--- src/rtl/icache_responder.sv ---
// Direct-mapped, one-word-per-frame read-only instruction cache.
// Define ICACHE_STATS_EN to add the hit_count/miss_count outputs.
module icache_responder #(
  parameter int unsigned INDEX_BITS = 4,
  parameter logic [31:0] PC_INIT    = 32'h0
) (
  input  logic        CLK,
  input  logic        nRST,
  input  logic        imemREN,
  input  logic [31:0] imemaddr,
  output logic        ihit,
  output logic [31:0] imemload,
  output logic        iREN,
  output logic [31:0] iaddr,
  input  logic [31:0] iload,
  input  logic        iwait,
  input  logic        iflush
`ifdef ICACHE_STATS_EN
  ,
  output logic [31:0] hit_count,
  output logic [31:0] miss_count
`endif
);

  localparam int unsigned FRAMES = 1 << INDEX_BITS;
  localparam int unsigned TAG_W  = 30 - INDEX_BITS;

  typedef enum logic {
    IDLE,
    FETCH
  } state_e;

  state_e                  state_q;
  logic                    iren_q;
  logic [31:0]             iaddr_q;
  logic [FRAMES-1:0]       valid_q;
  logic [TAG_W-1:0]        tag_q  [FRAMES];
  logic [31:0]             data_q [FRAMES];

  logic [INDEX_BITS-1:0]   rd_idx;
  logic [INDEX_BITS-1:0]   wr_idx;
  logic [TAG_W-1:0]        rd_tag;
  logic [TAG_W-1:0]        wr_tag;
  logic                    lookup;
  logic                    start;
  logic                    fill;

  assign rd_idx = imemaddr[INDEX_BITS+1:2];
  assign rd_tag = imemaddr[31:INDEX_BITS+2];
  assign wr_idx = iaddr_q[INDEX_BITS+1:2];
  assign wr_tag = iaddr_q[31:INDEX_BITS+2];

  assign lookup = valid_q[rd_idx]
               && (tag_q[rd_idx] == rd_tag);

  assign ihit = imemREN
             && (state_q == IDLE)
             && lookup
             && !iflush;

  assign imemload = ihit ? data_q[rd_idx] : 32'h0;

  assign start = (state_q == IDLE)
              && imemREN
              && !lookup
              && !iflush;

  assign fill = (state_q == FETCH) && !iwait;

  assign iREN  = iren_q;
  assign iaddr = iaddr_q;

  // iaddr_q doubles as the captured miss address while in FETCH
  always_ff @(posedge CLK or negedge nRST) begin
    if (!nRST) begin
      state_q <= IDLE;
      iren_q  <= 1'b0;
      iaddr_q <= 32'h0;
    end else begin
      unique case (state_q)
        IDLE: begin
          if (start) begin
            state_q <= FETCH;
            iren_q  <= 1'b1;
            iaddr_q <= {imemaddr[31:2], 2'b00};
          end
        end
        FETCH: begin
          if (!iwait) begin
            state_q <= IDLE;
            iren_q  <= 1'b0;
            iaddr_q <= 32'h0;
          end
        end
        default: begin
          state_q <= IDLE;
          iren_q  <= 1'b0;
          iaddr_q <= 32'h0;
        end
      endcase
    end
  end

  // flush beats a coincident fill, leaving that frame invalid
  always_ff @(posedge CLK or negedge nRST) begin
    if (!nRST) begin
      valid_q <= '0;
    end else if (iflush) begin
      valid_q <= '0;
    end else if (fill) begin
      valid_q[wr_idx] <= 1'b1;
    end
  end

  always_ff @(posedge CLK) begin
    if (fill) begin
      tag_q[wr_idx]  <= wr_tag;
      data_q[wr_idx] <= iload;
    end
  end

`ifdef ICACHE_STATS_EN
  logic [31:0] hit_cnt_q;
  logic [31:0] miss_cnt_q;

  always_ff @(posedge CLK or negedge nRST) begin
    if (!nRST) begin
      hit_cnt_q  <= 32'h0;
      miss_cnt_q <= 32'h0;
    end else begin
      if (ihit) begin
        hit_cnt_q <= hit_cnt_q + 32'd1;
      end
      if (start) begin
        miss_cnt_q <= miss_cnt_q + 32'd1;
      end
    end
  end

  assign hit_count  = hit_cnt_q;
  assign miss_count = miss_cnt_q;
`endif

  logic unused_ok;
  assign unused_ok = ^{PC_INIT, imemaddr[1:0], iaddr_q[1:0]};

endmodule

------------

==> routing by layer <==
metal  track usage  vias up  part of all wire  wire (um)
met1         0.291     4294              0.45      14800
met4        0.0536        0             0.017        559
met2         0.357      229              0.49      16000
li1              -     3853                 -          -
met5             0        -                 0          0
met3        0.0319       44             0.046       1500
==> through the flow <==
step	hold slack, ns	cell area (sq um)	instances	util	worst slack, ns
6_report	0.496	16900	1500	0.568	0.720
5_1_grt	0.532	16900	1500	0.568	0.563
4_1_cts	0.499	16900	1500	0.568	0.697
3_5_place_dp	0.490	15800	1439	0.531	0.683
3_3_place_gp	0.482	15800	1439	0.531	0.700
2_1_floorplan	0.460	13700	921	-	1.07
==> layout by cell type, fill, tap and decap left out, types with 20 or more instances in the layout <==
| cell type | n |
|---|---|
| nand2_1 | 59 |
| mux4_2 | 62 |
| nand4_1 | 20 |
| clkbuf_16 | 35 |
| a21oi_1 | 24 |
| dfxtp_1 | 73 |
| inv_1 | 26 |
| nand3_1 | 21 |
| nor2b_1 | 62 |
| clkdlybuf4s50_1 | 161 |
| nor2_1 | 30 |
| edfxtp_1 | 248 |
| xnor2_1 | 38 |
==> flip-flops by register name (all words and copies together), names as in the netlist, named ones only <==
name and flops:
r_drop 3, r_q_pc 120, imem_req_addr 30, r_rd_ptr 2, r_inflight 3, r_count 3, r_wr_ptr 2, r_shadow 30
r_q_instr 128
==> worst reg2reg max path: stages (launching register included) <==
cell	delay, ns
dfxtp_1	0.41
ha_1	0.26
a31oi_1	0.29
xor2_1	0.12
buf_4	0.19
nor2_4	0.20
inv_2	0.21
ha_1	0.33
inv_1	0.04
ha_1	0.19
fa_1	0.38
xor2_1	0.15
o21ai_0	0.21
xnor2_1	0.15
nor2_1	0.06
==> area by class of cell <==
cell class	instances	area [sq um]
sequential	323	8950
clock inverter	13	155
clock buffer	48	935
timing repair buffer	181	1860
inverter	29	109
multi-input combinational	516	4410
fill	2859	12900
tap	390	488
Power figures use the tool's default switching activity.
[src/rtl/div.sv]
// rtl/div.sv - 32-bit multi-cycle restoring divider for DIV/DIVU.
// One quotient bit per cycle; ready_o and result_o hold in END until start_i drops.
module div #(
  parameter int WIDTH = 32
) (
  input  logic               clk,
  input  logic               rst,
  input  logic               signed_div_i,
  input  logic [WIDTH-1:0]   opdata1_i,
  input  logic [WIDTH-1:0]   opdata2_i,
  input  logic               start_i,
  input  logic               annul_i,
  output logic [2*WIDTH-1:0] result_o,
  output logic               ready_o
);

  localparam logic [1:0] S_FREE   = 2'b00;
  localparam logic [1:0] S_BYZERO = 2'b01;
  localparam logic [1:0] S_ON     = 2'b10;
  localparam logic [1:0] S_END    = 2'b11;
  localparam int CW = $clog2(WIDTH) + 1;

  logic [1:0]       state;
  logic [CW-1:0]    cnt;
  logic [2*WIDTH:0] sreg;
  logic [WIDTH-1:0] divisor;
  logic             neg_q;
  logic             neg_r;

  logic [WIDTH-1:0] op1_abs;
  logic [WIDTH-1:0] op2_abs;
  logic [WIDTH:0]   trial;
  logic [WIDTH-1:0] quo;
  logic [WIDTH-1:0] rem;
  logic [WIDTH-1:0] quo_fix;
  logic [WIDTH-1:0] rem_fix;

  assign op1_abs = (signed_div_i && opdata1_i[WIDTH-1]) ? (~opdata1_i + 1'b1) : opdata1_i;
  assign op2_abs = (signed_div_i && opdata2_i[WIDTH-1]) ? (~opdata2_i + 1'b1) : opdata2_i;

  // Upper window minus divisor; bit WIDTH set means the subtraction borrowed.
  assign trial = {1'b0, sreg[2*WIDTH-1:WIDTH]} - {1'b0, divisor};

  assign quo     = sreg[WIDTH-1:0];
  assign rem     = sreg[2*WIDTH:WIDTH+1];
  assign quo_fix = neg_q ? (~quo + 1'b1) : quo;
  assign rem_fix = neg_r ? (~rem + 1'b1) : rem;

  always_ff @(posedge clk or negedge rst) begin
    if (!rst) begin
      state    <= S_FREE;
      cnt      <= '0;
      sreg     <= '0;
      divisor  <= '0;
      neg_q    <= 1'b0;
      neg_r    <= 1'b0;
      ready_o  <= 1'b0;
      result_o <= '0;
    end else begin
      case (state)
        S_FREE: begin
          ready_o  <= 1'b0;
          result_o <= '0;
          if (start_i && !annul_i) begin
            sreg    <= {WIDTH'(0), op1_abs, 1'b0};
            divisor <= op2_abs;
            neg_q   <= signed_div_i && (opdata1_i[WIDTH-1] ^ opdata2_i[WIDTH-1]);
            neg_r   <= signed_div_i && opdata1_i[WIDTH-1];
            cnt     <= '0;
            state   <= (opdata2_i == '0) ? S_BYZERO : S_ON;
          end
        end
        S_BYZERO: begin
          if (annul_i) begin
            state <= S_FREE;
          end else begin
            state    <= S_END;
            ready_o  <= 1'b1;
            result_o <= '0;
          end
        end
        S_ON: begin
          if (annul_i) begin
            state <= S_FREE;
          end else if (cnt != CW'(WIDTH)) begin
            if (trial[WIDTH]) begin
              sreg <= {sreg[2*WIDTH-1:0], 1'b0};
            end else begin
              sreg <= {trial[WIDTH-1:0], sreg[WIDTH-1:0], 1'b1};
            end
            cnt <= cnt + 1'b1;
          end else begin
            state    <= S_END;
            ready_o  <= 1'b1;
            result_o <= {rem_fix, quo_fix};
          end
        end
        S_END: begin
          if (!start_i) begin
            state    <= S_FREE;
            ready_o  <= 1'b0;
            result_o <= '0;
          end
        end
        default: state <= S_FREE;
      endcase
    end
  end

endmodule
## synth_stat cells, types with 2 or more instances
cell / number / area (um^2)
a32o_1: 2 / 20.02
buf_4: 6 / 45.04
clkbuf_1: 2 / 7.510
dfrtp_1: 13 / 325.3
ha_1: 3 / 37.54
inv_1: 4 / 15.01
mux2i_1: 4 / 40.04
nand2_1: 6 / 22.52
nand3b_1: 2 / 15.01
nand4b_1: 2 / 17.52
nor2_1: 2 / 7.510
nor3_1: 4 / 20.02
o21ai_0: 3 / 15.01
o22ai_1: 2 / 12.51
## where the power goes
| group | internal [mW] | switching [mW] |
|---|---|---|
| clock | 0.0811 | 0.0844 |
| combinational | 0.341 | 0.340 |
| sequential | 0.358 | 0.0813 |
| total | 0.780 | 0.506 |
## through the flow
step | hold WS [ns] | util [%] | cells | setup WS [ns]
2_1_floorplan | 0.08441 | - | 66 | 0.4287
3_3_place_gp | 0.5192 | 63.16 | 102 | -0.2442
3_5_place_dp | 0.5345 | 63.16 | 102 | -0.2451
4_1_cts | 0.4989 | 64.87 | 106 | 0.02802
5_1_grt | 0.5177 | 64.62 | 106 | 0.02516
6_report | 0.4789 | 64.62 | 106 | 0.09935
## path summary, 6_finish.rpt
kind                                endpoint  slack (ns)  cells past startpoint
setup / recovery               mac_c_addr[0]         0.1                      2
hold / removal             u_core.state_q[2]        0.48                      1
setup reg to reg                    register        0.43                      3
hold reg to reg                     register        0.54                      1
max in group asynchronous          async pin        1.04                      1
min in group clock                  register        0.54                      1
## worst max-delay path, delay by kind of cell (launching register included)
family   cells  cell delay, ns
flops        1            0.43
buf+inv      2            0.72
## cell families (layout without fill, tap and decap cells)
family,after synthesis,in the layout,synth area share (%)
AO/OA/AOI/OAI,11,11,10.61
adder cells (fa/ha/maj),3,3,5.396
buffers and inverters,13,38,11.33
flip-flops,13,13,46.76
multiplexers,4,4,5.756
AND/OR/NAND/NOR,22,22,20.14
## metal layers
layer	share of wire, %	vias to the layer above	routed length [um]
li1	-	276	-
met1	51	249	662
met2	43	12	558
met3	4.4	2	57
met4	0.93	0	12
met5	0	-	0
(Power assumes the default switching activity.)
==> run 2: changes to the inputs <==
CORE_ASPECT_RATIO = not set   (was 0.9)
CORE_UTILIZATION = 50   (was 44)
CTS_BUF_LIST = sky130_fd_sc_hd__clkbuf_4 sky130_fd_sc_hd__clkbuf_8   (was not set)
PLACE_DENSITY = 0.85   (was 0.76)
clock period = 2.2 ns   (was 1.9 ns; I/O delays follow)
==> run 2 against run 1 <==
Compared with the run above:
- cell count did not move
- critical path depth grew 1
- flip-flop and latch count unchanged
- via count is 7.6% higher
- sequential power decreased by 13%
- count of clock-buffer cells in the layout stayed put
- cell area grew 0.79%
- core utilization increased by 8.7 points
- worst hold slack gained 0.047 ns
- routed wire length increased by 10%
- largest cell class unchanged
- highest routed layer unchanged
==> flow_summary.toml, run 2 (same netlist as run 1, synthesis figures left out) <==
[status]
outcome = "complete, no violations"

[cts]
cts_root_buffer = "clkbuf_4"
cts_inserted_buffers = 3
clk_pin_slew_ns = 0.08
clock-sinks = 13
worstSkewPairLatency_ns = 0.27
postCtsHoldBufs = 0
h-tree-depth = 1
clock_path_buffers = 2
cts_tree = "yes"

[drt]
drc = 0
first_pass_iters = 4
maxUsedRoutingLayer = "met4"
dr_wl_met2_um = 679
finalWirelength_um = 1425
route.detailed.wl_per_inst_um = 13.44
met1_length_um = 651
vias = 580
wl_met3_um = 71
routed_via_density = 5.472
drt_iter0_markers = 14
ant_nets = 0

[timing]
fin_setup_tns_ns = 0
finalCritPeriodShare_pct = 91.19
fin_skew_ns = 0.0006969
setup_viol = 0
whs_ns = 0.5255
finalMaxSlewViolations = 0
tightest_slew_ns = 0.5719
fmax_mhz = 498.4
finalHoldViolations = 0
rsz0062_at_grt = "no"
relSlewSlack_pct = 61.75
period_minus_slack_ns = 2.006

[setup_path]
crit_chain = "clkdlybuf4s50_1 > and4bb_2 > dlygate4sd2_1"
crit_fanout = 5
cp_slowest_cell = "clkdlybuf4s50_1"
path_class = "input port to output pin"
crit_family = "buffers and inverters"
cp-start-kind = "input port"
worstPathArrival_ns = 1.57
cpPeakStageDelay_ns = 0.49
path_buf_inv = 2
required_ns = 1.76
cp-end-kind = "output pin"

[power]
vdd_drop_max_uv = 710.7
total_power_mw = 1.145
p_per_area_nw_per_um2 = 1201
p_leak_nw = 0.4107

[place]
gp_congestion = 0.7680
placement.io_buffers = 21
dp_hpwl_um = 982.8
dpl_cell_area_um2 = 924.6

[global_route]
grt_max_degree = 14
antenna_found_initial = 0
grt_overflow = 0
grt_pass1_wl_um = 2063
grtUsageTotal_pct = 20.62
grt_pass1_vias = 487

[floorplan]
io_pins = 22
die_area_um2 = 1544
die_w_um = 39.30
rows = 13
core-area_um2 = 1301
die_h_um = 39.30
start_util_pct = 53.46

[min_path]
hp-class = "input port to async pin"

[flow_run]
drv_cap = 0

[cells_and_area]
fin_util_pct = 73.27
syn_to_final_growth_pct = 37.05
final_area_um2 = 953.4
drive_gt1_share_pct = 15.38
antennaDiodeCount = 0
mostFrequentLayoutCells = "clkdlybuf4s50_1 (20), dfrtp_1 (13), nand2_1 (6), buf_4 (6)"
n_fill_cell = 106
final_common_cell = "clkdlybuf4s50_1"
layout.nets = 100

------------

— Exercise instructions —
Among the entries above, the lines between the ones containing "cpPeakStageDelay_ns = 0.49" and "io_pins = 22", inclusive, are to be transcribed exactly. No other line is to be given.

— Answer to the exercise —
cpPeakStageDelay_ns = 0.49
path_buf_inv = 2
required_ns = 1.76
cp-end-kind = "output pin"

[power]
vdd_drop_max_uv = 710.7
total_power_mw = 1.145
p_per_area_nw_per_um2 = 1201
p_leak_nw = 0.4107

[place]
gp_congestion = 0.7680
placement.io_buffers = 21
dp_hpwl_um = 982.8
dpl_cell_area_um2 = 924.6

[global_route]
grt_max_degree = 14
antenna_found_initial = 0
grt_overflow = 0
grt_pass1_wl_um = 2063
grtUsageTotal_pct = 20.62
grt_pass1_vias = 487

[floorplan]
io_pins = 22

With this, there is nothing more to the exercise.